Task data -
==> config.mk <==
export PLATFORM = sky130hd
export DESIGN_NAME = axis_uart_rx_os
export DESIGN_NICKNAME = d
export VERILOG_FILES = /design/src/rtl/uart_pkg.sv /design/src/rtl/uart_majority_sampler.sv /design/src/rtl/axis_uart_rx_os.sv
export SDC_FILE = /design/constraint.sdc
export NUM_CORES = 1
export LEC_CHECK = 0
export CORE_AREA = 5 5 114 106
export CTS_CLUSTER_DIAMETER = 30
export DETAILED_ROUTE_END_ITERATION = 10
export DIE_AREA = 0 0 119 111
export DONT_BUFFER_PORTS = 1
export GPL_TIMING_DRIVEN = 0
export PLACE_DENSITY = 0.62
export SETUP_SLACK_MARGIN = 0.5
export SYNTH_ARGS = -nofsm -noshare
export SYNTH_HDL_FRONTEND = slang
export SYNTH_SLANG_ARGS = --single-unit
==> constraint.sdc <==
create_clock -name clk_i -period 7.4 [get_ports clk_i]
set_input_delay 1.48 -clock clk_i [delete_from_list [all_inputs] [get_ports clk_i]]
set_output_delay 1.48 -clock clk_i [all_outputs]
set_load 0.02 [all_outputs]
==> src/rtl/uart_pkg.sv <==
`default_nettype none
// +--------------------------------------------------------------------------+
// | uart_pkg : shared UART types, state encoding and parity helper           |
// | Revision : 1.0                                                           |
// +--------------------------------------------------------------------------+
package uart_pkg;

   localparam int UART_MAX_WIDTH = 16;

   typedef enum logic [1:0] {
      NONE = 2'd0,
      ODD  = 2'd1,
      EVEN = 2'd2
   } uart_parity_e;

   typedef struct packed {
      logic overrun;
      logic frame_err;
      logic parity_err;
   } uart_rx_err_t;

   typedef enum logic [2:0] {
      IDLE   = 3'd0,
      START  = 3'd1,
      DATA   = 3'd2,
      PARITY = 3'd3,
      STOP   = 3'd4
   } uart_state_e;

   // Mode encoding 3 is treated as "no parity", same as 0.
   function automatic uart_parity_e uart_decode_parity(input logic [1:0] mode);
      case (mode)
         2'd1:    return ODD;
         2'd2:    return EVEN;
         default: return NONE;
      endcase
   endfunction

   // XOR of the low 'width' bits of data.
   function automatic logic uart_parity(input logic [UART_MAX_WIDTH-1:0] data, input int width);
      logic p;
      p = 1'b0;
      for (int i = 0; i < UART_MAX_WIDTH; i++) begin
         if (i < width) p = p ^ data[i];
      end
      return p;
   endfunction

endpackage
`default_nettype wire

==> src/rtl/uart_majority_sampler.sv <==
`default_nettype none
// +--------------------------------------------------------------------------+
// | uart_majority_sampler : rx synchroniser, oversample tick, 3-vote bit     |
// | Revision : 1.0                                                           |
// +--------------------------------------------------------------------------+
module uart_majority_sampler #(
   parameter int DIVIDER_WIDTH = 16,
   parameter int OVERSAMPLE    = 16
) (
   input  logic                     i_clk,
   input  logic                     i_arstn,
   input  logic                     i_rx,
   input  logic [DIVIDER_WIDTH-1:0] i_divider,
   input  logic                     i_clear,
   input  logic                     i_run,
   output logic                     o_fall,
   output logic                     o_bit_valid,
   output logic                     o_bit_value
);

   localparam int            SW      = $clog2(OVERSAMPLE);
   localparam logic [SW-1:0] c_VOTE0 = SW'(OVERSAMPLE/2 - 1);
   localparam logic [SW-1:0] c_VOTE1 = SW'(OVERSAMPLE/2);
   localparam logic [SW-1:0] c_VOTE2 = SW'(OVERSAMPLE/2 + 1);
   localparam logic [SW-1:0] c_LAST  = SW'(OVERSAMPLE - 1);

   logic [1:0]               r_sync;
   logic                     r_prev;
   logic [DIVIDER_WIDTH-1:0] r_tick_cnt;
   logic [SW-1:0]            r_samp_cnt;
   logic                     r_vote0;
   logic                     r_vote1;

   logic                     w_rx;
   logic                     w_tick;
   logic [DIVIDER_WIDTH-1:0] w_term;

   assign w_rx   = r_sync[1];
   // >= keeps the counter from running away if the divider shrinks while idle.
   assign w_term = (i_divider <= DIVIDER_WIDTH'(1)) ? '0 : i_divider - DIVIDER_WIDTH'(1);
   assign w_tick = (r_tick_cnt >= w_term);

   always_ff @(posedge i_clk or negedge i_arstn) begin
      if (!i_arstn) begin
         r_sync <= 2'b11;
         r_prev <= 1'b1;
      end else begin
         r_sync <= {r_sync[0], i_rx};
         r_prev <= w_rx;
      end
   end

   always_ff @(posedge i_clk or negedge i_arstn) begin
      if (!i_arstn) begin
         r_tick_cnt <= '0;
      end else if (i_clear || w_tick) begin
         r_tick_cnt <= '0;
      end else begin
         r_tick_cnt <= r_tick_cnt + DIVIDER_WIDTH'(1);
      end
   end

   always_ff @(posedge i_clk or negedge i_arstn) begin
      if (!i_arstn) begin
         r_samp_cnt <= '0;
         r_vote0    <= 1'b0;
         r_vote1    <= 1'b0;
      end else if (i_clear || !i_run) begin
         r_samp_cnt <= '0;
      end else if (w_tick) begin
         r_samp_cnt <= (r_samp_cnt == c_LAST) ? '0 : r_samp_cnt + SW'(1);
         if (r_samp_cnt == c_VOTE0) r_vote0 <= w_rx;
         if (r_samp_cnt == c_VOTE1) r_vote1 <= w_rx;
      end
   end

   assign o_fall      = r_prev & ~w_rx;
   assign o_bit_valid = i_run & w_tick & (r_samp_cnt == c_VOTE2);
   assign o_bit_value = (r_vote0 & r_vote1) | (r_vote0 & w_rx) | (r_vote1 & w_rx);

endmodule
`default_nettype wire

==> src/rtl/axis_uart_rx_os.sv <==
`default_nettype none
// +--------------------------------------------------------------------------+
// | axis_uart_rx_os : oversampling UART receiver with AXI-Stream output      |
// | Revision : 1.0                                                           |
// +--------------------------------------------------------------------------+
module axis_uart_rx_os
   import uart_pkg::*;
#(
   parameter int DATA_WIDTH    = 8,
   parameter int DIVIDER_WIDTH = 16,
   parameter int OVERSAMPLE    = 16
) (
   input  logic                     clk_i,
   input  logic                     arstn_i,
   input  logic [DIVIDER_WIDTH-1:0] clk_divider_i,
   input  logic [1:0]               parity_mode_i,
   input  logic                     stop_bits_i,
   input  logic                     rx_i,
   output logic [DATA_WIDTH-1:0]    m_axis_tdata_o,
   output logic [2:0]               m_axis_tuser_o,
   output logic                     m_axis_tvalid_o,
   input  logic                     m_axis_tready_i,
   output logic                     busy_o
);

   localparam logic [3:0] c_LAST_BIT = 4'(DATA_WIDTH - 1);

   uart_state_e              r_state;
   uart_state_e              w_state_nxt;
   uart_parity_e             r_parity;
   logic                     r_two_stop;
   logic [DIVIDER_WIDTH-1:0] r_div;
   logic [DATA_WIDTH-1:0]    r_shift;
   logic [3:0]               r_bit_cnt;
   logic                     r_stop_cnt;
   logic                     r_frame_err;
   logic                     r_parity_err;
   logic                     r_overrun;
   logic [DATA_WIDTH-1:0]    r_tdata;
   logic [2:0]               r_tuser;
   logic                     r_tvalid;

   logic                     w_fall;
   logic                     w_bit_valid;
   logic                     w_bit_value;
   logic                     w_start;
   logic                     w_done;
   logic                     w_par_calc;
   logic [DIVIDER_WIDTH-1:0] w_div;
   uart_rx_err_t             w_err;

   assign w_start = (r_state == IDLE) && w_fall;
   // Live divider while idle; the captured copy for the rest of the frame.
   assign w_div   = (r_state == IDLE) ? clk_divider_i : r_div;

   uart_majority_sampler #(
      .DIVIDER_WIDTH (DIVIDER_WIDTH),
      .OVERSAMPLE    (OVERSAMPLE)
   ) u_sampler (
      .i_clk       (clk_i),
      .i_arstn     (arstn_i),
      .i_rx        (rx_i),
      .i_divider   (w_div),
      .i_clear     (w_start),
      .i_run       (r_state != IDLE),
      .o_fall      (w_fall),
      .o_bit_valid (w_bit_valid),
      .o_bit_value (w_bit_value)
   );

   always_ff @(posedge clk_i or negedge arstn_i) begin
      if (!arstn_i) r_state <= IDLE;
      else          r_state <= w_state_nxt;
   end

   always_comb begin
      w_state_nxt = r_state;
      w_done      = 1'b0;
      case (r_state)
         IDLE:   if (w_fall) w_state_nxt = START;
         START:  if (w_bit_valid) w_state_nxt = w_bit_value ? IDLE : DATA;
         DATA: begin
            if (w_bit_valid && (r_bit_cnt == c_LAST_BIT))
               w_state_nxt = (r_parity != NONE) ? PARITY : STOP;
         end
         PARITY: if (w_bit_valid) w_state_nxt = STOP;
         STOP: begin
            // Leave on the last stop vote so a back-to-back start edge is caught.
            if (w_bit_valid && (r_stop_cnt == r_two_stop)) begin
               w_state_nxt = IDLE;
               w_done      = 1'b1;
            end
         end
         default: w_state_nxt = IDLE;
      endcase
   end

   assign w_par_calc = uart_parity(UART_MAX_WIDTH'(r_shift), DATA_WIDTH) ^ w_bit_value;

   always_ff @(posedge clk_i or negedge arstn_i) begin
      if (!arstn_i) begin
         r_parity     <= NONE;
         r_two_stop   <= 1'b0;
         r_div        <= '0;
         r_shift      <= '0;
         r_bit_cnt    <= '0;
         r_stop_cnt   <= 1'b0;
         r_frame_err  <= 1'b0;
         r_parity_err <= 1'b0;
      end else if (w_start) begin
         r_parity     <= uart_decode_parity(parity_mode_i);
         r_two_stop   <= stop_bits_i;
         r_div        <= clk_divider_i;
         r_bit_cnt    <= '0;
         r_stop_cnt   <= 1'b0;
         r_frame_err  <= 1'b0;
         r_parity_err <= 1'b0;
      end else if (w_bit_valid) begin
         case (r_state)
            DATA: begin
               r_shift   <= {w_bit_value, r_shift[DATA_WIDTH-1:1]};
               r_bit_cnt <= r_bit_cnt + 4'd1;
            end
            PARITY: r_parity_err <= (r_parity == ODD) ? ~w_par_calc : w_par_calc;
            STOP: begin
               if (!w_bit_value) r_frame_err <= 1'b1;
               r_stop_cnt <= 1'b1;
            end
            default: ;
         endcase
      end
   end

   assign w_err.overrun    = r_overrun;
   assign w_err.frame_err  = r_frame_err | ~w_bit_value;
   assign w_err.parity_err = r_parity_err;

   always_ff @(posedge clk_i or negedge arstn_i) begin
      if (!arstn_i) begin
         r_tdata   <= '0;
         r_tuser   <= '0;
         r_tvalid  <= 1'b0;
         r_overrun <= 1'b0;
      end else if (w_done) begin
         if (!r_tvalid || m_axis_tready_i) begin
            r_tdata   <= r_shift;
            r_tuser   <= w_err;
            r_tvalid  <= 1'b1;
            r_overrun <= 1'b0;
         end else begin
            r_overrun <= 1'b1;
         end
      end else if (m_axis_tready_i) begin
         r_tvalid <= 1'b0;
      end
   end

   assign m_axis_tdata_o  = r_tdata;
   assign m_axis_tuser_o  = r_tuser;
   assign m_axis_tvalid_o = r_tvalid;
   assign busy_o          = (r_state != IDLE);

endmodule
`default_nettype wire
==> impl_metrics.py <==
metrics = {
    "outcome": {
        "run_status": "complete, no violations",
    },
    "die": {
        "rows": 36,
        "dieWidth_um": 119,
        "dieArea_um2": 13200,
        "core_area_um2": 10600,
        "die_height_um": 111,
        "io_pins": 36,
        "initial_core_util": 0.414,
    },
    "cts": {
        "postCtsSetupBuffers": 0,
        "clk_latency_ps": 340,
        "clockRootBuffer": "clkbuf_16",
        "cts_made_buffers": 9,
        "cts_tree": "yes",
        "htree_levels": 3,
        "hold_buffers": 0,
        "ctsLongestPathBuffers": 2,
        "clock_sinks": 75,
        "cts_resized": 0,
        "clk_pin_slew_ps": 60,
    },
    "critical_path": {
        "crit_chain": "buf_2, nor3_4, inv_2, buf_2, clkbuf_1, mux2i_1, ha_1, nor3b_1, o21ai_0, xor2_1, nand2_1, ha_1, nand4_1, nor2_1, o2111ai_1, o211ai_1, nand2b_1, clkbuf_1, clkbuf_1, nor2_1",
        "crit_type": "reg -> reg",
        "path_max_fanout": 10,
        "rr_worst_depth": 20,
        "max_stage_delay_ps": 560,
        "crit_path_top_delay_cell": "nor3b_1",
        "r2r-start": "r_state[0]",
        "crit_required_ps": 7600,
        "critPathLaunchType": "flip-flop",
        "critPathTopFamily": "buffers and inverters",
        "end_kind": "flip-flop",
        "crit_buf_inv": 6,
        "r2r_end": "u_sampler.r_tick_cnt[7]",
        "worstPathArrival_ps": 5570,
        "r2r_setup_slack_ps": 2040,
        "crit_path_frequent_cell": "clkbuf_1",
    },
    "yosys": {
        "synth_area_leader_cell": "dfrtp_1",
        "syn-num-nets": 507,
        "synth_edf_count": 0,
        "synth_warnings": 0,
        "syn_area_per_cell_um2": 9.55,
        "async_flop_share": 1.00,
        "ys.flop_type": "dfrtp_1",
        "ys_types": 53,
        "ys_ff_latch": 75,
        "yosysSeqAreaShare": 0.427,
        "syn_area_um2": 4400,
        "synth_area_leaders": "dfrtp_1 41%, nand2_1 8.3%, ha_1 6.5%",
        "yosysTopAreaCellShare": 0.409,
        "netlist_instances": 461,
    },
    "pwr": {
        "p_leak_nw": 2.29,
        "vdd_ir_drop_max_v": 0.000194,
        "p_total_mw": 1.28,
        "power_density_nw_per_um2": 263,
    },
    "global_route": {
        "grt_max_degree": 76,
        "grt_pass1_vias": 3301,
        "grt_pass1_wl_um": 16100,
        "grt_use_total": 0.148,
        "antenna_found_initial": 0,
        "grt-ovfl-total": 0,
    },
    "place": {
        "place_congestion": 0.861,
        "port_buffers": 0,
        "dpl.hpwl_um": 6740,
    },
    "timing": {
        "maxSlewHeadroom": 0.500,
        "hold_viol": 0,
        "tightest_slew_ps": 751,
        "fin_crit_ps": 5360,
        "finalSetupTns_ps": 0,
        "finalMaxSlewViolations": 0,
        "rsz0062_at_grt": "false",
        "finalCritPeriodShare": 0.725,
        "fin_skew_ps": 7.70,
        "timing.fmax_mhz": 186,
        "timing.hold.ws_ps": 356,
        "setup_viol": 0,
    },
    "finish": {
        "final_nets": 518,
        "multi_input_area_um2": 2390,
        "diodes": 0,
        "fillers": 1029,
        "ff_latch_area_um2": 1880,
        "drive_gt1_frac": 0.126,
        "areaGrowthSynthToFinish_pct": 10.9,
    },
    "worst_hold_path": {
        "hold_depth": 0,
        "min_from": "u_sampler.r_sync[0]",
        "hold_class": "reg -> reg",
        "worst_hold_path.endpoint": "u_sampler.r_sync[1]",
    },
    "drt": {
        "wl_um": 9310,
        "via_per_inst": 5.34,
        "via_count": 3256,
        "first_iter_violations": 163,
        "final_antenna_net_count": 0,
        "drt_pass1_iterations": 4,
        "drc_errors": 0,
        "avgRoutedWirePerCell_um": 15.3,
    },
    "job": {
        "maxCapViolCount": 0,
    },
}
Yosys cell counts, types with 2 or more instances:
cell / n
a211oi_1: 3
a21o_1: 4
a21oi_1: 11
a31o_2: 3
a31oi_1: 3
and2_1: 4
and3_1: 6
buf_2: 7
buf_6: 3
clkbuf_1: 7
dfrtp_1: 72
dfstp_2: 3
ha_1: 23
inv_1: 8
mux2_2: 14
mux2_4: 8
mux2i_1: 18
nand2_1: 97
nand2b_1: 8
nand3_1: 13
nand4_1: 5
nor2_1: 36
nor2b_1: 6
nor3_1: 12
nor3b_1: 4
nor4_1: 6
o211ai_1: 4
o21ai_0: 12
or3_1: 2
or4_1: 2
xnor2_1: 21
xor2_1: 15
per-stage QoR:
stage | cells | utilization | worst slack (ps) | cell area, µm²
2_1_floorplan | 461 | - | 2920 | 4400
3_3_place_gp | 594 | 0.430 | 2090 | 4570
3_5_place_dp | 594 | 0.430 | 2010 | 4570
4_1_cts | 610 | 0.459 | 1980 | 4880
5_1_grt | 610 | 0.459 | 1560 | 4880
6_report | 610 | 0.459 | 2040 | 4880
area by class of cell:
| type | count | area share |
|---|---|---|
| clock inverters | 5 | 0.0123 |
| flip-flops and latches | 75 | 0.385 |
| plain buffers | 17 | 0.0195 |
| multi-input cells | 360 | 0.490 |
| clock buffers | 11 | 0.0518 |
| inverters | 9 | 0.00692 |
| well taps | 133 | 0.0341 |
registers in the layout, indices dropped and copies added (netlist names), 2 cells and up:
register              count
r_shift                   8
m_axis_tuser_o            3
m_axis_tdata_o            8
r_div                    16
u_sampler.r_sync          2
u_sampler.r_tick_cnt     16
r_bit_cnt                 4
u_sampler.r_samp_cnt      4
r_state                   3
r_parity                  2
layout by cell type (no fill, tap or decap), types with 2 or more instances in the layout:
cell,netlist,final
nand2_1,97,97
dfrtp_1,72,72
nor2_1,36,36
ha_1,23,23
xnor2_1,21,21
mux2i_1,18,18
xor2_1,15,15
mux2_2,14,14
nand3_1,13,13
nor3_1,12,12
o21ai_0,12,12
a21oi_1,11,11
clkbuf_16,0,9
inv_1,8,8
nand2b_1,8,8
mux2_4,8,8
buf_2,7,7
clkbuf_1,7,7
nor4_1,6,6
nor2b_1,6,6
and3_1,6,6
nand4_1,5,5
and2_1,4,4
nor3b_1,4,4
o211ai_1,4,4
a21o_1,4,4
buf_6,3,3
a211oi_1,3,3
a31oi_1,3,3
a31o_2,3,3
dfstp_2,3,3
or3_1,2,2
or4_1,2,2
clkbuf_8,0,2
worst max path at each step:
stage	depth (start not counted)	to	from	slack, ps
3_3_place_gp	20	u_sampler.r_tick_cnt[11]	r_state[0]	2090
2_1_floorplan	15	m_axis_tdata_o[0]	clk_divider_i[7]	2920
5_1_grt	20	u_sampler.r_tick_cnt[11]	r_state[0]	1560
3_5_place_dp	20	u_sampler.r_tick_cnt[7]	r_state[0]	2010
4_1_cts	20	u_sampler.r_tick_cnt[11]	r_state[0]	1980
6_report	20	u_sampler.r_tick_cnt[7]	r_state[0]	2040
routing by layer:
metal / track usage / routed length [µm] / vias up
met5: 0 / 0 / -
met4: 0.0680 / 167 / 0
met3: 0.0342 / 448 / 11
met2: 0.227 / 4240 / 74
met1: 0.199 / 4450 / 1562
li1: - / - / 1609
report_power, final:
part	internal, mW	switching, mW
clock	0.281	0.173
sequential	0.458	0.0535
combinational	0.144	0.175
kinds of logic (layout without fill, tap and decap cells):
family | count (synthesis) | count (layout) | share of synthesized area
AO/OA/AOI/OAI | 52 | 52 | 0.0787
XOR/XNOR | 36 | 36 | 0.0716
adder cells (fa/ha/maj) | 24 | 24 | 0.0676
buffers and inverters | 26 | 42 | 0.0293
flip-flops | 75 | 75 | 0.427
multiplexers | 41 | 41 | 0.107
AND/OR/NAND/NOR | 207 | 207 | 0.219
Note: power is estimated with default switching activity, not from simulation.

Activity - Where the string "automatic" occurs in the data, return the whole line.

Solution -
   function automatic uart_parity_e uart_decode_parity(input logic [1:0] mode);
   function automatic logic uart_parity(input logic [UART_MAX_WIDTH-1:0] data, input int width);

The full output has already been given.